Steelvest, Inc. v. Frank Messer & Sons Construction Co. (In Re Steelvest, Inc.)

112 B.R. 852, 1990 Bankr. LEXIS 669, 1990 WL 39619
CourtUnited States Bankruptcy Court, W.D. Kentucky
DecidedMarch 8, 1990
Docket19-50162
StatusPublished
Cited by5 cases

This text of 112 B.R. 852 (Steelvest, Inc. v. Frank Messer & Sons Construction Co. (In Re Steelvest, Inc.)) is published on Counsel Stack Legal Research, covering United States Bankruptcy Court, W.D. Kentucky primary law. Counsel Stack provides free access to over 12 million legal documents including statutes, case law, regulations, and constitutions.

Bluebook
Steelvest, Inc. v. Frank Messer & Sons Construction Co. (In Re Steelvest, Inc.), 112 B.R. 852, 1990 Bankr. LEXIS 669, 1990 WL 39619 (Ky. 1990).

Opinion

MEMORANDUM OPINION

HENRY H. DICKINSON, Bankruptcy Judge.

Trial was due to commence on the above-styled adversary proceeding on January 26, 1990. During a status conference scheduled on January 16, 1990, the parties requested that oral arguments be heard on January 26, 1990, in lieu of trial. At the conclusion of oral arguments, the Court took the matter under submission.

The material facts are not in dispute and may be briefly summarized as follows.

FACTS

Frank Messer and Sons Construction Company (hereinafter “Messer”) was the general contractor for the Training Center (hereinafter “project”) located at the Toyota Manufacturing facility in Scott County, Kentucky.

On March 9, 1987, Messer entered into a Materials Agreement with Steel Fabrica *853 tors, Inc. (hereinafter “Steel Fabricators”) whereby Steel Fabricators agreed to furnish materials required for the project. Prior to entering into the above agreement, Steel Fabricators made arrangements with Consolidated Systems, Inc. (hereinafter “Consolidated”) to furnish structural steel and related materials to the project. As a condition precedent to furnishing materials, Consolidated required that Messer make payment by means of a joint check payable to both Steel Fabricators and Consolidated. On March 5, 1987, Steel Fabricators, Mes-ser & Consolidated entered into a joint check agreement. 1

Thereafter Consolidated began shipping materials to the project as required by Steel Fabricators. During the month of June 1987, Consolidated invoiced Steel Fabricators and Messer for materials furnished totalling $63,500.00.

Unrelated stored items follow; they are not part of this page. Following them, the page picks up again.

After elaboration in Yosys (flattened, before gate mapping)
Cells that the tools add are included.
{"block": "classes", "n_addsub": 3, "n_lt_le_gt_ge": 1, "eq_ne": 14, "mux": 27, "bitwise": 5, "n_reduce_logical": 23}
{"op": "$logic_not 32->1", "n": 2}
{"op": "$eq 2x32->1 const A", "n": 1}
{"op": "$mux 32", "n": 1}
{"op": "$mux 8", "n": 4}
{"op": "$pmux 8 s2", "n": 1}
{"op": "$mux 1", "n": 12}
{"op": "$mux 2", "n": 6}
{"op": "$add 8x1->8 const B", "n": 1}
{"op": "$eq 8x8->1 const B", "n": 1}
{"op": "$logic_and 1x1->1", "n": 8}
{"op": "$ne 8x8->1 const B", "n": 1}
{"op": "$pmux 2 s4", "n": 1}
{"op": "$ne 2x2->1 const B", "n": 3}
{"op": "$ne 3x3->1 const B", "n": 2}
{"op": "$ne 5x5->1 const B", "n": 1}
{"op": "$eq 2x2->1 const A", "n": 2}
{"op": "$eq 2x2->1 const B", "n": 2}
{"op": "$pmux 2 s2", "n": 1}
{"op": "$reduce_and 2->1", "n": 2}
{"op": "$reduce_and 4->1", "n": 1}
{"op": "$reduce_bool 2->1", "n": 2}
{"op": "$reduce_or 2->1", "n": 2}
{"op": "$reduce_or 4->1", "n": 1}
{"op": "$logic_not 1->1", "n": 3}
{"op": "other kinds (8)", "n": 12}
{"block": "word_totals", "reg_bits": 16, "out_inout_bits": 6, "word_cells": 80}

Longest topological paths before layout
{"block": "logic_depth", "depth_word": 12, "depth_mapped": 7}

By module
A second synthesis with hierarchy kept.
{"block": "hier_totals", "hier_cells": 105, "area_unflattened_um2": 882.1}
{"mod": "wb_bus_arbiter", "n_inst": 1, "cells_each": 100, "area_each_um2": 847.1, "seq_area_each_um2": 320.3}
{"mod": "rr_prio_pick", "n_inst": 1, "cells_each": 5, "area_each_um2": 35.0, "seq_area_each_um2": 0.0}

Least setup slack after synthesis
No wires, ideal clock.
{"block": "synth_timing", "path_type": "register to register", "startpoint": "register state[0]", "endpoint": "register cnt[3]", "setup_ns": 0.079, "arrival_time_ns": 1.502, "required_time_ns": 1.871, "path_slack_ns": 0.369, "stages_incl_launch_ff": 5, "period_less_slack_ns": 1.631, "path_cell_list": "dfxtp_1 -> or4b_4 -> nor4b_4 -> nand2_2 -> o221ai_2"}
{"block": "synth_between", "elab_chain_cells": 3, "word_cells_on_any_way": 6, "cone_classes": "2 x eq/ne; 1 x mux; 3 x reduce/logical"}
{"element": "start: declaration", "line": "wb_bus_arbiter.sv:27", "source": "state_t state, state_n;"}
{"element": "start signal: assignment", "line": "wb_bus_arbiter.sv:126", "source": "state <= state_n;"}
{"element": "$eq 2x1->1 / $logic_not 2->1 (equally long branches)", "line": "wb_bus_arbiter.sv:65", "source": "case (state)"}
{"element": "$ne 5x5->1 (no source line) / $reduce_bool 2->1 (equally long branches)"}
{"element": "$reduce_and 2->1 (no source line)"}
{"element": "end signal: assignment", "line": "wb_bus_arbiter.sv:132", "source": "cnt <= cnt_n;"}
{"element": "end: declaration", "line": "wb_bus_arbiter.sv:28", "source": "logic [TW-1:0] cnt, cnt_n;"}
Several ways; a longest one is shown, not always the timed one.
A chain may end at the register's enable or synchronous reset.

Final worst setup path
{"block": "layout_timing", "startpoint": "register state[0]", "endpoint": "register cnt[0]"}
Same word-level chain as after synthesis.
File: src/rtl/hazard_pkg.sv
// Shared definitions for the pipeline hazard control unit:
// FSM state encoding and the register-index width.
package hazard_pkg;

  localparam int REG_IDX_W = 5;

  typedef enum logic [1:0] {
    ST_INIT = 2'd0,
    ST_RUN  = 2'd1,
    ST_WAIT = 2'd2,
    ST_ERR  = 2'd3
  } state_e;

endpackage

File: src/rtl/hazard_ctrl_detect.sv
// Load-use comparator: flags when the load in EX writes a register
// that the instruction in ID reads. x0 is never a true dependency.
module hazard_detect
  import hazard_pkg::*;
(
  input  logic [REG_IDX_W-1:0] id_rs1,
  input  logic [REG_IDX_W-1:0] id_rs2,
  input  logic                 id_use_rs1,
  input  logic                 id_use_rs2,
  input  logic [REG_IDX_W-1:0] ex_rd,
  input  logic                 ex_mem_read,
  output logic                 load_use
);

  // Match the EX destination against each source the ID instruction actually uses
  always_comb begin
    load_use = ex_mem_read && (ex_rd != '0) &&
               ((id_use_rs1 && (ex_rd == id_rs1)) ||
                (id_use_rs2 && (ex_rd == id_rs2)));
  end

endmodule

File: src/rtl/hazard_ctrl.sv
// Pipeline control unit for the 5-stage core. Drives load enables and
// bubble-insert controls of PC, IF/ID, ID/EX, EX/MEM and MEM/WB.
// Priority in RUN: mem_busy > branch_taken > load-use.
// Optional macro HAZARD_PERF_EN adds stall_cycles / flush_events counters.
module hazard_ctrl
  import hazard_pkg::*;
#(
  parameter int MAX_WAIT = 16,
  parameter int CNT_W    = 5
) (
  input  logic                 clk,
  input  logic                 rst,
  input  logic [REG_IDX_W-1:0] id_rs1,
  input  logic [REG_IDX_W-1:0] id_rs2,
  input  logic                 id_use_rs1,
  input  logic                 id_use_rs2,
  input  logic [REG_IDX_W-1:0] ex_rd,
  input  logic                 ex_mem_read,
  input  logic                 branch_taken,
  input  logic                 mem_busy,
  output logic                 pc_load,
  output logic                 ifid_load,
  output logic                 idex_load,
  output logic                 exmem_load,
  output logic                 memwb_load,
  output logic                 ifid_flush,
  output logic                 idex_flush,
  output logic                 exmem_flush,
  output logic                 mem_timeout,
`ifdef HAZARD_PERF_EN
  output logic [31:0]          stall_cycles,
  output logic [31:0]          flush_events,
`endif
  output logic [1:0]           state
);

  state_e           state_q, state_d;
  logic [CNT_W-1:0] wait_cnt_q, wait_cnt_d;
  logic             load_use;
  logic             run_rules;
  logic             branch_flush;
  logic             lu_stall;

  hazard_detect u_detect (
    .id_rs1      (id_rs1),
    .id_rs2      (id_rs2),
    .id_use_rs1  (id_use_rs1),
    .id_use_rs2  (id_use_rs2),
    .ex_rd       (ex_rd),
    .ex_mem_read (ex_mem_read),
    .load_use    (load_use)
  );

  // State and wait counter registers; reset drops straight back to INIT
  always_ff @(posedge clk or posedge rst) begin
    if (rst) begin
      state_q    <= ST_INIT;
      wait_cnt_q <= '0;
    end else begin
      state_q    <= state_d;
      wait_cnt_q <= wait_cnt_d;
    end
  end

  // Next state, wait counter and all pipeline controls
  always_comb begin
    state_d      = state_q;
    wait_cnt_d   = wait_cnt_q;
    pc_load      = 1'b0;
    ifid_load    = 1'b0;
    idex_load    = 1'b0;
    exmem_load   = 1'b0;
    memwb_load   = 1'b0;
    ifid_flush   = 1'b0;
    idex_flush   = 1'b0;
    exmem_flush  = 1'b0;
    run_rules    = 1'b0;
    branch_flush = 1'b0;
    lu_stall     = 1'b0;

    unique case (state_q)
      ST_INIT: begin
        {pc_load, ifid_load, idex_load, exmem_load, memwb_load} = 5'b11111;
        {ifid_flush, idex_flush, exmem_flush} = 3'b111;
        state_d = ST_RUN;
      end
      ST_RUN: begin
        if (mem_busy) begin
          state_d    = ST_WAIT;
          wait_cnt_d = CNT_W'(1);
        end else begin
          run_rules  = 1'b1;
          wait_cnt_d = '0;
        end
      end
      ST_WAIT: begin
        if (mem_busy) begin
          if (wait_cnt_q == CNT_W'(MAX_WAIT)) begin
            state_d = ST_ERR;
          end else begin
            wait_cnt_d = wait_cnt_q + CNT_W'(1);
          end
        end else begin
          // The exit cycle resolves whatever branch/load-use was held during the stall
          state_d    = ST_RUN;
          wait_cnt_d = '0;
          run_rules  = 1'b1;
        end
      end
      ST_ERR: begin
        state_d = ST_ERR;
      end
      default: begin
        state_d = ST_INIT;
      end
    endcase

    if (run_rules) begin
      if (branch_taken) begin
        branch_flush = 1'b1;
        {pc_load, ifid_load, idex_load, exmem_load, memwb_load} = 5'b11111;
        {ifid_flush, idex_flush, exmem_flush} = 3'b111;
      end else if (load_use) begin
        lu_stall = 1'b1;
        {pc_load, ifid_load, idex_load, exmem_load, memwb_load} = 5'b00111;
        idex_flush = 1'b1;
      end else begin
        {pc_load, ifid_load, idex_load, exmem_load, memwb_load} = 5'b11111;
      end
    end

    // While reset is held every register is closed and primed with a bubble
    if (rst) begin
      {pc_load, ifid_load, idex_load, exmem_load, memwb_load} = 5'b00000;
      {ifid_flush, idex_flush, exmem_flush} = 3'b111;
      branch_flush = 1'b0;
      lu_stall     = 1'b0;
    end
  end

  assign mem_timeout = (state_q == ST_ERR);
  assign state       = state_q;

`ifdef HAZARD_PERF_EN
  logic [31:0] stall_cycles_q, stall_cycles_d;
  logic [31:0] flush_events_q, flush_events_d;

  // Performance counter next values; both wrap naturally at 2^32
  always_comb begin
    stall_cycles_d = stall_cycles_q;
    flush_events_d = flush_events_q;
    if ((state_q == ST_WAIT) || ((state_q == ST_RUN) && lu_stall)) begin
      stall_cycles_d = stall_cycles_q + 32'd1;
    end
    if (branch_flush) begin
      flush_events_d = flush_events_q + 32'd1;
    end
  end

  // Performance counter registers
  always_ff @(posedge clk or posedge rst) begin
    if (rst) begin
      stall_cycles_q <= '0;
      flush_events_q <= '0;
    end else begin
      stall_cycles_q <= stall_cycles_d;
      flush_events_q <= flush_events_d;
    end
  end

  assign stall_cycles = stall_cycles_q;
  assign flush_events = flush_events_q;
`endif

endmodule

File: config.mk
export PLATFORM = sky130hd
export DESIGN_NAME = hazard_ctrl
export DESIGN_NICKNAME = d
export VERILOG_FILES = /design/src/rtl/hazard_pkg.sv /design/src/rtl/hazard_ctrl_detect.sv /design/src/rtl/hazard_ctrl.sv
export SDC_FILE = /design/constraint.sdc
export NUM_CORES = 1
export LEC_CHECK = 0
export ABC_CLOCK_PERIOD_IN_PS = 1660
export CAP_MARGIN = 30
export CORE_MARGIN = 5
export CORE_UTILIZATION = 35
export CTS_CLUSTER_SIZE = 16
export DETAILED_ROUTE_END_ITERATION = 7
export DONT_BUFFER_PORTS = 1
export PLACE_DENSITY = 0.58
export REMOVE_ABC_BUFFERS = 1
export SETUP_SLACK_MARGIN = 0.4
export SLEW_MARGIN = 20
export SYNTH_ARGS = -nofsm -noshare
export SYNTH_HDL_FRONTEND = slang
export SYNTH_SLANG_ARGS = --single-unit
File: constraint.sdc
create_clock -name clk -period 1.66 [get_ports clk]
set_input_delay 0.332 -clock clk [delete_from_list [all_inputs] [get_ports clk]]
set_output_delay 0.332 -clock clk [all_outputs]
set_load 0.02 [all_outputs]
==> results of run 1 <==
-- final cells by class --
class | instances | area share (%)
well taps | 25 | 3.14
inverters | 6 | 2.26
multi-input cells | 60 | 57.6
repair buffers | 20 | 16.8
flip-flops and latches | 7 | 17.6
clock buffers | 4 | 2.63
-- through the flow --
step	power (mW)	setup TNS (ps)
6_report	1.66	-1630
5_1_grt	1.80	-2340
4_1_cts	1.44	-1860
3_5_place_dp	0.988	-370
3_3_place_gp	0.980	-244
2_1_floorplan	0.755	-4940
-- per-layer routing --
layer,track usage [%],up-vias
li1,-,304
met5,0,-
met3,3.94,0
met4,2.55,0
met1,15.8,302
met2,23.3,26
-- Yosys cell counts, drive strengths merged --
| master | count |
|---|---|
| o21ai | 9 |
| o21bai | 1 |
| a21oi | 1 |
| nor2b | 1 |
| ha | 7 |
| o31ai | 1 |
| o31a | 1 |
| a32oi | 1 |
| and2 | 1 |
| nand2b | 1 |
| xnor2 | 2 |
| xor2 | 10 |
| or4 | 1 |
| a31oi | 1 |
| nor4 | 2 |
| a211o | 1 |
| o22ai | 2 |
| nand3 | 2 |
| inv | 6 |
| o2bb2ai | 1 |
| nor2 | 5 |
| and4bb | 1 |
| nand2 | 7 |
| dfrtp | 7 |
| or2 | 1 |
| buf | 4 |
-- sequential cells by signal, indices dropped and copies added (netlist names) --
register    cells
wait_cnt_q      5
state           2
-- repair_timing --
action / CTS / global route
buffers inserted: 6 / 4
resized for setup: 27 / 12
hold endpoints to repair: 7 / 0
endpoints found under the setup margin: 16 / 14
hold buffers: 1 / 0
pin swaps: 11 / 5
-- placed cells by master, fill, tap and decap left out, drive strengths merged, types with 2 or more instances in the layout --
cell	count
clkbuf	4
inv	6
ha	7
nand2	7
nand3	2
xnor2	2
o22ai	2
nor4	2
nor2	5
o21ai	9
xor2	10
buf	19
dfrtp	7
-- worst max path at each step --
| stage | from | end | slack, ps | cells past startpoint |
|---|---|---|---|---|
| 6_report | state[1]$_DFFE_PP0P_ | idex_flush | -330 | 7 |
| 2_1_floorplan | state[0]$_DFFE_PP0P_ | ifid_load | -1140 | 6 |
| 4_1_cts | state[1]$_DFFE_PP0P_ | idex_flush | -360 | 7 |
| 5_1_grt | state[1]$_DFFE_PP0P_ | idex_flush | -430 | 7 |
| 3_3_place_gp | state[0]$_DFFE_PP0P_ | idex_flush | -130 | 7 |
| 3_5_place_dp | state[1]$_DFFE_PP0P_ | idex_flush | -180 | 7 |
-- power by group --
group          internal, mW  switching, mW
logic                 0.592          0.666
clock network        0.0919         0.0653
registers             0.219         0.0299
total                 0.903          0.761
-- logic make-up (layout without fill, tap and decap cells) --
group	count (synthesis)	after routing	synth area share, %
buffers and inverters	10	30	7.98
AND/OR/NAND/NOR	22	22	18.1
AO/OA/AOI/OAI	19	19	18.1
flip-flops	7	7	26.6
adder cells (fa/ha/maj)	7	7	13.3
XOR/XNOR	12	12	16.0
-- worst reg2reg max path: cells and delay by family (launching register included) --
family          cells  cell delay [ps]
flops               1              390
buf+inv             1              190
compound gates      3              370
simple gates        1              110
fa+ha+maj           1              190
==> impl_metrics.env, run 1 <==
export IMPL_outcome="complete, but fails checks"
export IMPL_violations="setup timing"
export IMPL_setup_violations_final=8
export IMPL_clk_pin_slew_ps=50
export IMPL_rows=15
export IMPL_h_tree_depth=1
export IMPL_maxCapViolations=0
export IMPL_dr_max_layer_used="met3"
export IMPL_overflow=0
export IMPL_hold_depth=1
export IMPL_nets=127
export IMPL_crit_required_ps=1330
export IMPL_syn_area_per_cell_sq_um=8.55
export IMPL_path_cells="inv_2, ha_4, nor2b_4, nor2_2, or2_4, o21bai_1, buf_4"
export IMPL_yosysTopAreaCell="dfrtp_1"
export IMPL_synth_area_leaders="dfrtp_1 (27%), ha_1 (13%), xor2_1 (13%)"
export IMPL_reg2reg_depth=6
export IMPL_regToRegEndpoint="state[1]$_DFFE_PP0P_"
export IMPL_place_ws_ps=-181
export IMPL_grt_max_degree=8
export IMPL_worstHoldEndpoint="wait_cnt_q[0]$_DFFE_PP0P_"
export IMPL_grt_pass1_wl_microns=2760
export IMPL_slowest_stage="dfrtp_1"
export IMPL_dpl_hpwl_microns=1170
export IMPL_route_met3_wl_microns=112
export IMPL_core_sq_mm=0.00176
export IMPL_cts_tree="built"
export IMPL_ant_nets=0
export IMPL_place_congestion=0.772
export IMPL_endpoint_kind="primary output"
export IMPL_setup_slack_ps=-328
export IMPL_initial_utilization_pct=37.3
export IMPL_seq_area_sq_um=175
export IMPL_fmax_mhz=503
export IMPL_groute_usage_overall_pct=13.3
export IMPL_fin_cells=122
export IMPL_die_h_microns=53.4
export IMPL_power_density_mw_per_mm2=1670
export IMPL_syn2layout_area_growth_pct=51.5
export IMPL_cts_made_buffers=3
export IMPL_timing_rr_start="state[1]$_DFFE_PP0P_"
export IMPL_hold_viol_final=0
export IMPL_slew_violations=0
export IMPL_cp_start_kind="flop"
export IMPL_critPathMaxFanout=3
export IMPL_tightest_slew_ps=285
export IMPL_grt_antenna_before_repair=0
export IMPL_wl_met1_microns=685
export IMPL_wirelength_microns=1820
export IMPL_grt_setup_unrepaired="true"
export IMPL_cts_num_sinks=7
export IMPL_placed_cell_area_sq_um=727
export IMPL_path_class="flop to primary output"
export IMPL_clk_latency_ps=250
export IMPL_drt_iter0_drc=7
export IMPL_peakVddDrop_mv=1.29
export IMPL_nFillCells=168
export IMPL_p_leak_nw=0.416
export IMPL_min_from="mem_busy"
export IMPL_fin_util_pct=56.5
export IMPL_fin_skew_ps=1.79
export IMPL_crit_family="simple AND/OR/NAND/NOR gates"
export IMPL_cp_buffers_inverters=2
export IMPL_postSynthCellCount=77
export IMPL_dp_cells=107
export IMPL_final_cell_area_sq_um=997
export IMPL_fin_crit_sh_pct=120
export IMPL_clockRootBuffer="clkbuf_4"
export IMPL_max_stage_delay_ps=360
export IMPL_crit_arrival_ps=1660
export IMPL_wl_met2_microns=1020
export IMPL_yosys_area_top_type_share_pct=26.6
export IMPL_grt_pass1_vias=663
export IMPL_dr_total_vias=632
export IMPL_multi_input_area_sq_um=574
export IMPL_netlist_area_sq_um=658
export IMPL_die_x_microns=53.4
export IMPL_drc_errors=0
export IMPL_ys_seq_elements=7
export IMPL_wl_per_cell_microns=14.9
export IMPL_ios=33
export IMPL_clk_path_buf_depth=2
export IMPL_regToRegSetupSlack_ps=290
export IMPL_place_port_buffers=0
export IMPL_hold_class="input pin to flop"
export IMPL_fin_crit_ps=1990
export IMPL_yosys_warnings=0
export IMPL_drive_above_1_share_pct=47.4
export IMPL_ys_seq_area_share_pct=26.6
export IMPL_ys_types=28
export IMPL_max_slew_margin_rel_pct=81.0
export IMPL_die_area_sq_mm=0.00285
export IMPL_vias_per_cell=5.18
export IMPL_holdWs_ps=206
export IMPL_insertedDiodeCount=0
export IMPL_firstDrtPassIters=4
Power figures use the tool's default switching activity.
==> run 2: changes to the inputs <==
Settings changed: CAP_MARGIN 30 to 20, HOLD_SLACK_MARGIN set to 0.12.
==> results of run 2 <==
No change in the layout: final DEF, timing and power equal those of run 1.
[config.mk]
export PLATFORM = sky130hd
export DESIGN_NAME = mux_rr_reg
export DESIGN_NICKNAME = d
export VERILOG_FILES = /design/src/rtl/mux_rr_reg.sv
export SDC_FILE = /design/constraint.sdc
export NUM_CORES = 1
export LEC_CHECK = 0
export BUFFER_PORTS_ARGS = -buffer_cell sky130_fd_sc_hd__buf_2
export CAP_MARGIN = 0
export CORE_ASPECT_RATIO = 0.8
export CORE_UTILIZATION = 45
export DETAILED_ROUTE_END_ITERATION = 7
export GPL_ROUTABILITY_DRIVEN = 0
export HOLD_SLACK_MARGIN = 0.1
export PLACE_DENSITY = 0.74
export RECOVER_POWER = 100
export SYNTH_ARGS = -nofsm -noshare
export SYNTH_HDL_FRONTEND = slang
export SYNTH_SLANG_ARGS = --single-unit
[constraint.sdc]
create_clock -name sysclk -period 3.6 [get_ports sysclk]
set_input_delay 1.08 -clock sysclk [delete_from_list [all_inputs] [get_ports sysclk]]
set_output_delay 1.08 -clock sysclk [all_outputs]
set_load 0.02 [all_outputs]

On July 9, 1987, Messer issued joint checks to several vendors which had provided materials and labor on the project but Consolidated was not among them. Several weeks later, Messer learned that Steel-vest had not endorsed or forwarded the checks to the vendors as agreed. Thereafter, Messer physically repossessed the checks.

In August 1987, Messer first became aware of difficulties Steel Fabricators was having in performing under the contract. According to Mr. Verlden Campbell, project manager for Messer, Steel Fabricators was having trouble delivering metal fabrication to the job site as scheduled. Messer also became concerned over the number of unpaid suppliers who could be in a position to claim materialman liens or assert claims against Messer under its payment bond.

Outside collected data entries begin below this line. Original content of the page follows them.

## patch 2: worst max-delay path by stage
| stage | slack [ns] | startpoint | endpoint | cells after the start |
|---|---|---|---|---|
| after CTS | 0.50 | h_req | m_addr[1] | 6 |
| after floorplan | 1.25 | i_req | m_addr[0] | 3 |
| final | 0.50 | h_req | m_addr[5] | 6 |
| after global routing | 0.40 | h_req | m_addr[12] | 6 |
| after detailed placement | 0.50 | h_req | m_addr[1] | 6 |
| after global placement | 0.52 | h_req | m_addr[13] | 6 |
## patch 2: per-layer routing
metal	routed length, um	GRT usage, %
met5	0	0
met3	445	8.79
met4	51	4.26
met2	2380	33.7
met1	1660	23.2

Therefore, on September 15, 1987, Mr. Campbell, by letter to Steel Fabricators, requested that Messer be authorized to issue checks directly to the suppliers as soon as possible. Mr. Bill Lucas, president of Steel Fabricators, responded that as soon as back charges and setoffs relating to the project were resolved, he would authorize payment to Consolidated and other suppliers.

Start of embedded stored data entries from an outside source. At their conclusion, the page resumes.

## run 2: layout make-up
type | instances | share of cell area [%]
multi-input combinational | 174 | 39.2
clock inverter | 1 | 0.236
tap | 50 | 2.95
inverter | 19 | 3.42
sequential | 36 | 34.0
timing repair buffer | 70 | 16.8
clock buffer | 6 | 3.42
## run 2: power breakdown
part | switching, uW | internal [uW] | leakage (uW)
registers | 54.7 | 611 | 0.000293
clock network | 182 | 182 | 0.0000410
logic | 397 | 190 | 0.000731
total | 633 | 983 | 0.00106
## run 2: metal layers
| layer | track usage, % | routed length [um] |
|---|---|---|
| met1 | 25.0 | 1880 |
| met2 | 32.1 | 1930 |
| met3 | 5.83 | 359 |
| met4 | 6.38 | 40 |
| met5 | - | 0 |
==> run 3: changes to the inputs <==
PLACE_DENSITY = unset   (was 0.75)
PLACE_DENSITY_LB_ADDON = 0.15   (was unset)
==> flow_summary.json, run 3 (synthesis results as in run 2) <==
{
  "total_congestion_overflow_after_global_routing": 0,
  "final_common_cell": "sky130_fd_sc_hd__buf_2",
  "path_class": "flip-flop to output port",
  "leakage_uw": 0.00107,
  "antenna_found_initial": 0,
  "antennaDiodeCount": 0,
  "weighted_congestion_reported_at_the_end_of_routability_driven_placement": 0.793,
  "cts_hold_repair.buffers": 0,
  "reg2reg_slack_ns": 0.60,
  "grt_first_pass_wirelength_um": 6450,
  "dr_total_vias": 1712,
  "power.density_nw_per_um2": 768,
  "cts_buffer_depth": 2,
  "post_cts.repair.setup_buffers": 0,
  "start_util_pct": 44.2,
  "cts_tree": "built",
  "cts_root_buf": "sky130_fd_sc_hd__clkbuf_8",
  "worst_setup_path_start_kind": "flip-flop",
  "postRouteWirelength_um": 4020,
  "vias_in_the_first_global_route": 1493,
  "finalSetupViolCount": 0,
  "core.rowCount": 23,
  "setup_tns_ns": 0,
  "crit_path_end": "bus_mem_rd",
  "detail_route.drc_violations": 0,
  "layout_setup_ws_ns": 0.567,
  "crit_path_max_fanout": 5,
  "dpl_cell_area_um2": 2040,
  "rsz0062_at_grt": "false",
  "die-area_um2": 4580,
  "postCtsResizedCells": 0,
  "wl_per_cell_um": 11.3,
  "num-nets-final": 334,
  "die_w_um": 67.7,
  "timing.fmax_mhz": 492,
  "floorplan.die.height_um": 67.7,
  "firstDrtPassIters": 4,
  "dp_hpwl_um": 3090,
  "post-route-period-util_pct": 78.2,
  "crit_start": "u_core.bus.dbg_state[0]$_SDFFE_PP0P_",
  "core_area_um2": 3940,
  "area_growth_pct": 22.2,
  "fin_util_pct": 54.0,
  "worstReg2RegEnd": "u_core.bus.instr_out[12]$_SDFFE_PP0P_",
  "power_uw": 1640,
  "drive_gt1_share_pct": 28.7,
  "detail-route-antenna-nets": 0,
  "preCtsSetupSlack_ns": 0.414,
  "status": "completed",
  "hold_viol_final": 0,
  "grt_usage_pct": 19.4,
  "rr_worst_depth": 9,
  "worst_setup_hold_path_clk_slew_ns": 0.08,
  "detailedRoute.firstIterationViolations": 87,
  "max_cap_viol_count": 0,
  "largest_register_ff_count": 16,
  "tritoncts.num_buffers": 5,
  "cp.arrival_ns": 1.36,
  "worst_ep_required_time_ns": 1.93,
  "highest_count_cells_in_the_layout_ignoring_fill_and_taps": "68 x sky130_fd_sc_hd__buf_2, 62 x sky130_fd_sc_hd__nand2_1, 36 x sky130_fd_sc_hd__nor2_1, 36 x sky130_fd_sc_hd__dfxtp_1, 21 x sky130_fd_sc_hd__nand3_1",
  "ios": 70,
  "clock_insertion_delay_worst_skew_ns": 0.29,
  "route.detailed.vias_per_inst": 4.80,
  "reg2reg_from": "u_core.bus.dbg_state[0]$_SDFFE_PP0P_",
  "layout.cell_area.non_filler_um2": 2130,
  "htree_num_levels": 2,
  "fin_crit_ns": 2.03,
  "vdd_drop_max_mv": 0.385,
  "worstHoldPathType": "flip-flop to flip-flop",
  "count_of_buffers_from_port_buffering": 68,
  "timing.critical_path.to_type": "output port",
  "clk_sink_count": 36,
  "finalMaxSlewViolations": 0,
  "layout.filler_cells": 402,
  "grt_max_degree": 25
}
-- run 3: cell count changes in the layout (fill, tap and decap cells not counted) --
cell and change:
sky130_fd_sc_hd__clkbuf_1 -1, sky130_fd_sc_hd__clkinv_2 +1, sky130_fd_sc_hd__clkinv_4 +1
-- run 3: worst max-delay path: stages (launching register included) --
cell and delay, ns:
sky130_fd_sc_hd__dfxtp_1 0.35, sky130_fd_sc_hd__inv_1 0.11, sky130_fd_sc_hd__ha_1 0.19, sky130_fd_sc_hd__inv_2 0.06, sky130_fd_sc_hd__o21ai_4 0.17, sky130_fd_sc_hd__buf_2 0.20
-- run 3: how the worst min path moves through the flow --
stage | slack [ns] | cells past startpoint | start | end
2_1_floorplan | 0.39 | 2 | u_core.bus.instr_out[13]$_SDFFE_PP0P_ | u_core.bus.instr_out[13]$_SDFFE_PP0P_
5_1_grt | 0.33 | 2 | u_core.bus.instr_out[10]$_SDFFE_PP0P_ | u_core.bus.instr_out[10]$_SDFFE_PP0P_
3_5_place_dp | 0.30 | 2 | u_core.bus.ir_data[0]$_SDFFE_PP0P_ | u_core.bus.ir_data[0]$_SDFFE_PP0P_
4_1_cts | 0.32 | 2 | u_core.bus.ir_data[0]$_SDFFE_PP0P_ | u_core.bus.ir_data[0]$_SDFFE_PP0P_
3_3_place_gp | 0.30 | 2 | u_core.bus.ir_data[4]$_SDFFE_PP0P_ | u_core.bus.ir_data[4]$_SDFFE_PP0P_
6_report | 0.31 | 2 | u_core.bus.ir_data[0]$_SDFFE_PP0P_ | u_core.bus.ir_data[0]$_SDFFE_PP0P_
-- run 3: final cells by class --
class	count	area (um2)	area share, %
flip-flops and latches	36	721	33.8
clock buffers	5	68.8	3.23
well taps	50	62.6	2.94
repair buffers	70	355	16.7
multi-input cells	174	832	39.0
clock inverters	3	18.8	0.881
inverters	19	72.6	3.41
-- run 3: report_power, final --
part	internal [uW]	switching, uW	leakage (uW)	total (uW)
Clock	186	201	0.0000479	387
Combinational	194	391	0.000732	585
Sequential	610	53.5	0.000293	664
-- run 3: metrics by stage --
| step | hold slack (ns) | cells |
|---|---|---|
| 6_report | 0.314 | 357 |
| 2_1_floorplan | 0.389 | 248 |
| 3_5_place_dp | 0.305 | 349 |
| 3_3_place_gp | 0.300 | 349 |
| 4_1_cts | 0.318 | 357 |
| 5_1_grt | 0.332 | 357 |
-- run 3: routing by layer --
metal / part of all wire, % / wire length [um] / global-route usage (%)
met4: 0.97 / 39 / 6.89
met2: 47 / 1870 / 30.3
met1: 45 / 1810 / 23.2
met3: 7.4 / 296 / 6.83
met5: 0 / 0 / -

A meeting was held at the job site on October 13, 1987 to review the accounts currently due and owing by Steel Fabricators. Mssrs. Bill Lucas, Verldon Campbell and Darrell Horsley, the field project manager for Messer, attended the meeting. At the conclusion of the meeting, Bill Lucus agreed to authorize payment to certain suppliers. Again, Consolidated was not among the suppliers so authorized. Thereafter on November 3, 1987, Messer issued direct checks to the suppliers, including Consolidated, and obtained a release and indemnity agreement from all. Although Messer was obligated under the joint check agreement to issue the checks jointly with Steel Fabricators, it issued the checks directly to the individual suppliers.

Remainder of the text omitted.